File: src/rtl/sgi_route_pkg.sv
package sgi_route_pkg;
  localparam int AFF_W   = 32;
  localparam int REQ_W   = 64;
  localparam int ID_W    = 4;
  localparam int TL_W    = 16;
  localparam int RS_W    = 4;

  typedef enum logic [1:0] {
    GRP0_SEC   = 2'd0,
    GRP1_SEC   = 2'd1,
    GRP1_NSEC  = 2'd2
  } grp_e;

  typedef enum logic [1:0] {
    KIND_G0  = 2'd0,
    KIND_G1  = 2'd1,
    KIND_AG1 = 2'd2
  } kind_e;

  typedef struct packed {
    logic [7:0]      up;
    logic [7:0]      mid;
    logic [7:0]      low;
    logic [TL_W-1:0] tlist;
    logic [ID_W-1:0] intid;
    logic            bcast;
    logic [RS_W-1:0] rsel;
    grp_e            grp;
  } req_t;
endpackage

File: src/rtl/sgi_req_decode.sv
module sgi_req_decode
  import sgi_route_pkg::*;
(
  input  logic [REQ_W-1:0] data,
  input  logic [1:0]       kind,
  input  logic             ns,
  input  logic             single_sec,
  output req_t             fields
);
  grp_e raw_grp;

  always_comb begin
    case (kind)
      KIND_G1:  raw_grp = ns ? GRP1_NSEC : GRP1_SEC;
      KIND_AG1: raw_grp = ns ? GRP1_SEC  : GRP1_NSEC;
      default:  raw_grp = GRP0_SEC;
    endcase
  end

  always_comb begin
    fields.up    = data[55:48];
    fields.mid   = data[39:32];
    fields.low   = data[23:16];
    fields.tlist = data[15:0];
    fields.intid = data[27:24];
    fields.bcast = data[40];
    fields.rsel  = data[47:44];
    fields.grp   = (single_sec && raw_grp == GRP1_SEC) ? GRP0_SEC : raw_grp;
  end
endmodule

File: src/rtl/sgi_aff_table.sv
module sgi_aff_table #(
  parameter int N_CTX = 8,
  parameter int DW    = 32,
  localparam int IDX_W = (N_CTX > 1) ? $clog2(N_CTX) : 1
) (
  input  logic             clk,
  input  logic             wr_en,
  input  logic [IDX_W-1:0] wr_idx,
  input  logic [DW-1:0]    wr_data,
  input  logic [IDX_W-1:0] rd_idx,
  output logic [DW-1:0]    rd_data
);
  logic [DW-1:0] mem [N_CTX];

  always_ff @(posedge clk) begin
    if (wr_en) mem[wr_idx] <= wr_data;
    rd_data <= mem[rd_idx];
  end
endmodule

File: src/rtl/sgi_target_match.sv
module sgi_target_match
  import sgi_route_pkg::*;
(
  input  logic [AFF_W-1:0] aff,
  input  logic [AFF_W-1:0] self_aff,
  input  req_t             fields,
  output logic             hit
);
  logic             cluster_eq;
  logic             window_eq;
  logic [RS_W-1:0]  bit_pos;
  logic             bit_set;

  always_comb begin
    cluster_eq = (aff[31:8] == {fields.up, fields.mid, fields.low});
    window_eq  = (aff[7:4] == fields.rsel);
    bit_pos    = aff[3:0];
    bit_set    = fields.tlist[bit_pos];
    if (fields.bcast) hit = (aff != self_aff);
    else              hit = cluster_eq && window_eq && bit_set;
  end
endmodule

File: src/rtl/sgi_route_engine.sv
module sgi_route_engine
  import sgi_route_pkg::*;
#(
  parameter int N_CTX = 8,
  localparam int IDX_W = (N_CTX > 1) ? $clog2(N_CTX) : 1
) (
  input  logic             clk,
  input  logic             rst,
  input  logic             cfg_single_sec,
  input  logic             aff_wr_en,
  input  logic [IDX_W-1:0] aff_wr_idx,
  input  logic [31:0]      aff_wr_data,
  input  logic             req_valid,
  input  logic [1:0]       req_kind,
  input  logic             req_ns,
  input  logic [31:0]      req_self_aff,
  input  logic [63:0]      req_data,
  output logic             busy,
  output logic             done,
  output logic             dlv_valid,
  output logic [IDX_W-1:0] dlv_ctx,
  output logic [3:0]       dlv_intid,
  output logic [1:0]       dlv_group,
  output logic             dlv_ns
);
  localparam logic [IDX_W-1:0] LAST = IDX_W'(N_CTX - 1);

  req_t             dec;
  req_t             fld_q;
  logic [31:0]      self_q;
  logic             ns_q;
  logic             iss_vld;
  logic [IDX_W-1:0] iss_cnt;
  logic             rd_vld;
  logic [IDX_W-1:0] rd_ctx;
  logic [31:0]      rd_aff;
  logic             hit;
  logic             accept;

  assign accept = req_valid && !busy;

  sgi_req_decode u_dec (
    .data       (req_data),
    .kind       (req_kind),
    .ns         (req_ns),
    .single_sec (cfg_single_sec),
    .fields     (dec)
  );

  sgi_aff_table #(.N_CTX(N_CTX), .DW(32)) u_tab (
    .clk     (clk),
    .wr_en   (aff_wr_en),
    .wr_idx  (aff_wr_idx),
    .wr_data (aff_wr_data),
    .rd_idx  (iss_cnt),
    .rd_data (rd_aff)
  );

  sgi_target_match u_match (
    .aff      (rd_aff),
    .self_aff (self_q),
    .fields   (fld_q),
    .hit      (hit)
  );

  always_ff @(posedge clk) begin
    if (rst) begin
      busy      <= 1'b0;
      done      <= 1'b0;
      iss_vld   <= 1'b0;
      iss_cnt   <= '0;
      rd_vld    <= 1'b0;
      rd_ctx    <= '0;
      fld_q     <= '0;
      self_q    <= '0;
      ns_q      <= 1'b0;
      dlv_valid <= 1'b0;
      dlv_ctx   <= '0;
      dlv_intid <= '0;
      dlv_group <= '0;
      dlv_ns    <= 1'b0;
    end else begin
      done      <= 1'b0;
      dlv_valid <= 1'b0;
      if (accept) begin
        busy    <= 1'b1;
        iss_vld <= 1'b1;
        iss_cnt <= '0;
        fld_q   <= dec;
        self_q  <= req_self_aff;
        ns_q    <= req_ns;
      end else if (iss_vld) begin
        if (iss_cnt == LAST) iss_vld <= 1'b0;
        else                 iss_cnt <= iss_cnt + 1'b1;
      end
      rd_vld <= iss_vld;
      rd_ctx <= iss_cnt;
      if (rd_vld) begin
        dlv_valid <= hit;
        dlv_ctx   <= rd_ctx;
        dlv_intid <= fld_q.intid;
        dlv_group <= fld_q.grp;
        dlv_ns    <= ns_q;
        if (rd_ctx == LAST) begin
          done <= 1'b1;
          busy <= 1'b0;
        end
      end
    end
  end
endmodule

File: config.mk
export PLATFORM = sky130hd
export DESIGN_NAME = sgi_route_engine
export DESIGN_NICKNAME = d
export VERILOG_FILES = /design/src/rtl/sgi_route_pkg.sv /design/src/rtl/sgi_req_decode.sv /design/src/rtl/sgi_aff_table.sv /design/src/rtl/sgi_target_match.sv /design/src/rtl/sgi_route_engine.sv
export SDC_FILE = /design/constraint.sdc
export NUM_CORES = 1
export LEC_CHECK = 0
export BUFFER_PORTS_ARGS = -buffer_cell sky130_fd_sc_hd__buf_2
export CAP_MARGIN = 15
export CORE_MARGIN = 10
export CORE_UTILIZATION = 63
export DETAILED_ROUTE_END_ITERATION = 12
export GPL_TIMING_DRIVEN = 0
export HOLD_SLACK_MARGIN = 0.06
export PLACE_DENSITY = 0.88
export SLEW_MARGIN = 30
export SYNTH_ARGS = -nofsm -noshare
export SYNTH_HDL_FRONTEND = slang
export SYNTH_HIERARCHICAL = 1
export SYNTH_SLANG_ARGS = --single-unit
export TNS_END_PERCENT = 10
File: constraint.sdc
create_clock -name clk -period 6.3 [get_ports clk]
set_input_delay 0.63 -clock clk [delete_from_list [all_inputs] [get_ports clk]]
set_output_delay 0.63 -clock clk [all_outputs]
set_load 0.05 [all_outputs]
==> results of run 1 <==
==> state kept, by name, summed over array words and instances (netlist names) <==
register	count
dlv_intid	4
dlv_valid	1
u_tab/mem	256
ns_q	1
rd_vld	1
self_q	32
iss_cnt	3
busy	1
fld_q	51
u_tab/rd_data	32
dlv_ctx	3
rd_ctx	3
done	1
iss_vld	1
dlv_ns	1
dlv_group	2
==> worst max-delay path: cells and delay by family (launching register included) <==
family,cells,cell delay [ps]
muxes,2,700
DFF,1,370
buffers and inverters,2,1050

•••••

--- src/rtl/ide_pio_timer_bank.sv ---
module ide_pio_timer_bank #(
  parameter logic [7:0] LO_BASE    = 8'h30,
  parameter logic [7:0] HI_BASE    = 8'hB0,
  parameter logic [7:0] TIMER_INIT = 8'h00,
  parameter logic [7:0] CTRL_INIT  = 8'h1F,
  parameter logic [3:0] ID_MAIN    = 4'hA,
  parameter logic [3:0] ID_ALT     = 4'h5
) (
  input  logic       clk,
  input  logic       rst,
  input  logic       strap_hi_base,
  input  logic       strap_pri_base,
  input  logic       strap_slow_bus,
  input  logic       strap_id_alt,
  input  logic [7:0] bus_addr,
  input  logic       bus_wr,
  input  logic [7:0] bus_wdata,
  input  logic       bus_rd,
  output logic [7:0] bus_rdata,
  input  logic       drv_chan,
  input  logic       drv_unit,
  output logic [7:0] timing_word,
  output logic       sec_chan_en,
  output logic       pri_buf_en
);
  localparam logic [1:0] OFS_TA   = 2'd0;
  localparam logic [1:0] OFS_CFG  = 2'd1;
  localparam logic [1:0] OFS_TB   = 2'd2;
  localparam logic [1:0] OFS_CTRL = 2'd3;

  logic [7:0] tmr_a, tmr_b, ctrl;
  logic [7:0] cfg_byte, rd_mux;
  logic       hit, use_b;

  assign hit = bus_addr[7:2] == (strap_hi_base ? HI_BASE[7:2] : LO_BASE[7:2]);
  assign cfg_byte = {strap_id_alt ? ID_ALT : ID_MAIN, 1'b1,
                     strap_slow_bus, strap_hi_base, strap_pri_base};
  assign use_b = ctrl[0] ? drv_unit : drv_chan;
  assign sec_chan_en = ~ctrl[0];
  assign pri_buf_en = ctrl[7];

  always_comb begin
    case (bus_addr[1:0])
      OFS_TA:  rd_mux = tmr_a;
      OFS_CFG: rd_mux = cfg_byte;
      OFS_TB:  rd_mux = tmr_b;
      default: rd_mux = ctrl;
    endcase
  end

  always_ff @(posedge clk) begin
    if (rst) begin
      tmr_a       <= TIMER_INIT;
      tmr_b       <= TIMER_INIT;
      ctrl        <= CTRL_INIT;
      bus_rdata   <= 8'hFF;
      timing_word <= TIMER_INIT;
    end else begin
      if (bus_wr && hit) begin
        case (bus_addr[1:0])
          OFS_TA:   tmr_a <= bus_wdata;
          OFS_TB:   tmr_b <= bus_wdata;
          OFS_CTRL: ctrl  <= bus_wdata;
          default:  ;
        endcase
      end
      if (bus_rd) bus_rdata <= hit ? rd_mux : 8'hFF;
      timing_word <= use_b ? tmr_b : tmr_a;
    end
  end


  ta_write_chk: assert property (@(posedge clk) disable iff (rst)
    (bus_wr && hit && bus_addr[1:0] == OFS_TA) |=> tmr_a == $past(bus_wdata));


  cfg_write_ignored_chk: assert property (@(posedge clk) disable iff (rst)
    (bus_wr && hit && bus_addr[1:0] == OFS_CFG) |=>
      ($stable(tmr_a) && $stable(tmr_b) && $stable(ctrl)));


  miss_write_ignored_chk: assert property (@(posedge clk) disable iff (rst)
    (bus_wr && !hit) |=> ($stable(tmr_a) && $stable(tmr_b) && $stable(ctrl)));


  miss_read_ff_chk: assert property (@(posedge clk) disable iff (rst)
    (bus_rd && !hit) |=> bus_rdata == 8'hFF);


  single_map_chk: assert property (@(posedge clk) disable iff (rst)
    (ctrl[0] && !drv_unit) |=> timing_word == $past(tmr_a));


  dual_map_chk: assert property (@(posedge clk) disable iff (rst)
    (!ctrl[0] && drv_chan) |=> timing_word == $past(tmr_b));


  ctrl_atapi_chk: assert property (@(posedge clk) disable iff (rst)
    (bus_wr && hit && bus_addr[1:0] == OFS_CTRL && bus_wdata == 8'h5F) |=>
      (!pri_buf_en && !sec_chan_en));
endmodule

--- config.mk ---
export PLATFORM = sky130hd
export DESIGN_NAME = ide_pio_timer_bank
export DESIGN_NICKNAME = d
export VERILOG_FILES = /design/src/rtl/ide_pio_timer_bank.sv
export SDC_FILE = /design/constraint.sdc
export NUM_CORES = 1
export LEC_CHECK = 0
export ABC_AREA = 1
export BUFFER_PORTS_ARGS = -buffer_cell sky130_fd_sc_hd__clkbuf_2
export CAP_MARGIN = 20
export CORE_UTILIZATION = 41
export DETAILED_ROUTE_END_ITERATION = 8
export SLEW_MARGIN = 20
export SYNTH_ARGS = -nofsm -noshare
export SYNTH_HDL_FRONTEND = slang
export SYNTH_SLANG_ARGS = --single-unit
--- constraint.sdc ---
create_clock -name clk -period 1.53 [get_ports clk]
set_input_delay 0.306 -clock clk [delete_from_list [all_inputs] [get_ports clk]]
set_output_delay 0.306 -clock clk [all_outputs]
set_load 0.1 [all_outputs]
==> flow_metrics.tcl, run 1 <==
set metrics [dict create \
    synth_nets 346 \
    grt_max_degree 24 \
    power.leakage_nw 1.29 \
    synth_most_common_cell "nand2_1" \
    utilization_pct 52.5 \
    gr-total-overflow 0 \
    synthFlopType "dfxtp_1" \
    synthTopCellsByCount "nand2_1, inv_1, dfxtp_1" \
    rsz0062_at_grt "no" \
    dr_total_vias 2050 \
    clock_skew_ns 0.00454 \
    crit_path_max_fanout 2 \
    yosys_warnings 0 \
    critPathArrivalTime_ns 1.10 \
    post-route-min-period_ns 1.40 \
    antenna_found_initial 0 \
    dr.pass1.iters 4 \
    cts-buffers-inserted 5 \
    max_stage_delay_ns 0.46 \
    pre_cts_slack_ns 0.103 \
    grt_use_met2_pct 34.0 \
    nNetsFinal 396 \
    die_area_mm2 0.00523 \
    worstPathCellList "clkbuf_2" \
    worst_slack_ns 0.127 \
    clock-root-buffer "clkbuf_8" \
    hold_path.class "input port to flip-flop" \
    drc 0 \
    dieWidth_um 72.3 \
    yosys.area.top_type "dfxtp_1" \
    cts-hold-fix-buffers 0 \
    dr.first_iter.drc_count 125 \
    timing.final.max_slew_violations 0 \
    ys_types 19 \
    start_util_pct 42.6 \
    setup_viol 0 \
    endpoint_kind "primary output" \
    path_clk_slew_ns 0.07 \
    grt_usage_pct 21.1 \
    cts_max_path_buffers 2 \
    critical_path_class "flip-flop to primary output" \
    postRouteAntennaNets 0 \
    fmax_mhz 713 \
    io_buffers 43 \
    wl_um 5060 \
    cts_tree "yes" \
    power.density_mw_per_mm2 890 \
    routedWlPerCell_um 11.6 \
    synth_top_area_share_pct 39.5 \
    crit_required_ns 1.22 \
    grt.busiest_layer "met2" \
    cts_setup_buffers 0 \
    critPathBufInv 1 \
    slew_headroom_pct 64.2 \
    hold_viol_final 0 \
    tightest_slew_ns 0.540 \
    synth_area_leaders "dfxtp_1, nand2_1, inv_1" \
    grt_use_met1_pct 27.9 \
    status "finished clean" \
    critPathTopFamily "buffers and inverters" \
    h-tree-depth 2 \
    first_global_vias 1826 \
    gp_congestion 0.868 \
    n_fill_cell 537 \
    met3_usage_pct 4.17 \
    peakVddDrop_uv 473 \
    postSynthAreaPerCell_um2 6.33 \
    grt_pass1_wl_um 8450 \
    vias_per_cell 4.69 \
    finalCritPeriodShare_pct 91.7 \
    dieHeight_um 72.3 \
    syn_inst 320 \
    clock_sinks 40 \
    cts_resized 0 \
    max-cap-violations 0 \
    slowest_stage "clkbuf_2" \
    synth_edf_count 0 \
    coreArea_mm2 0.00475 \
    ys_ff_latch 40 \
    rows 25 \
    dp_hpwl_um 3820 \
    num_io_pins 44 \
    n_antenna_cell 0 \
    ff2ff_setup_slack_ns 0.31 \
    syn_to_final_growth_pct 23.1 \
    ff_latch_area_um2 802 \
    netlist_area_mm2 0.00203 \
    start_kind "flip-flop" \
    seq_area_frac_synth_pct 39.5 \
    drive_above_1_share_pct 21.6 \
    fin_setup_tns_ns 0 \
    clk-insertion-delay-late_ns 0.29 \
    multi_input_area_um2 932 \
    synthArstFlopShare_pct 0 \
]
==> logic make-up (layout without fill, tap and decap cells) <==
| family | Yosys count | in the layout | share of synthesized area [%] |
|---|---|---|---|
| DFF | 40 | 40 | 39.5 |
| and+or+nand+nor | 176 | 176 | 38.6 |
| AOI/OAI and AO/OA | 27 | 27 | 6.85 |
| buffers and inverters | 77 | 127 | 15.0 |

•••••

REQUIRED ACTION => Copy range, inclusive: the line holding "cts-hold-fix-buffers 0 \" to the line holding "synth_top_area_share_pct 39.5 \". Reproduce exactly those lines of the records above and no others.

SOLUTION =>
    cts-hold-fix-buffers 0 \
    dr.first_iter.drc_count 125 \
    timing.final.max_slew_violations 0 \
    ys_types 19 \
    start_util_pct 42.6 \
    setup_viol 0 \
    endpoint_kind "primary output" \
    path_clk_slew_ns 0.07 \
    grt_usage_pct 21.1 \
    cts_max_path_buffers 2 \
    critical_path_class "flip-flop to primary output" \
    postRouteAntennaNets 0 \
    fmax_mhz 713 \
    io_buffers 43 \
    wl_um 5060 \
    cts_tree "yes" \
    power.density_mw_per_mm2 890 \
    routedWlPerCell_um 11.6 \
    synth_top_area_share_pct 39.5 \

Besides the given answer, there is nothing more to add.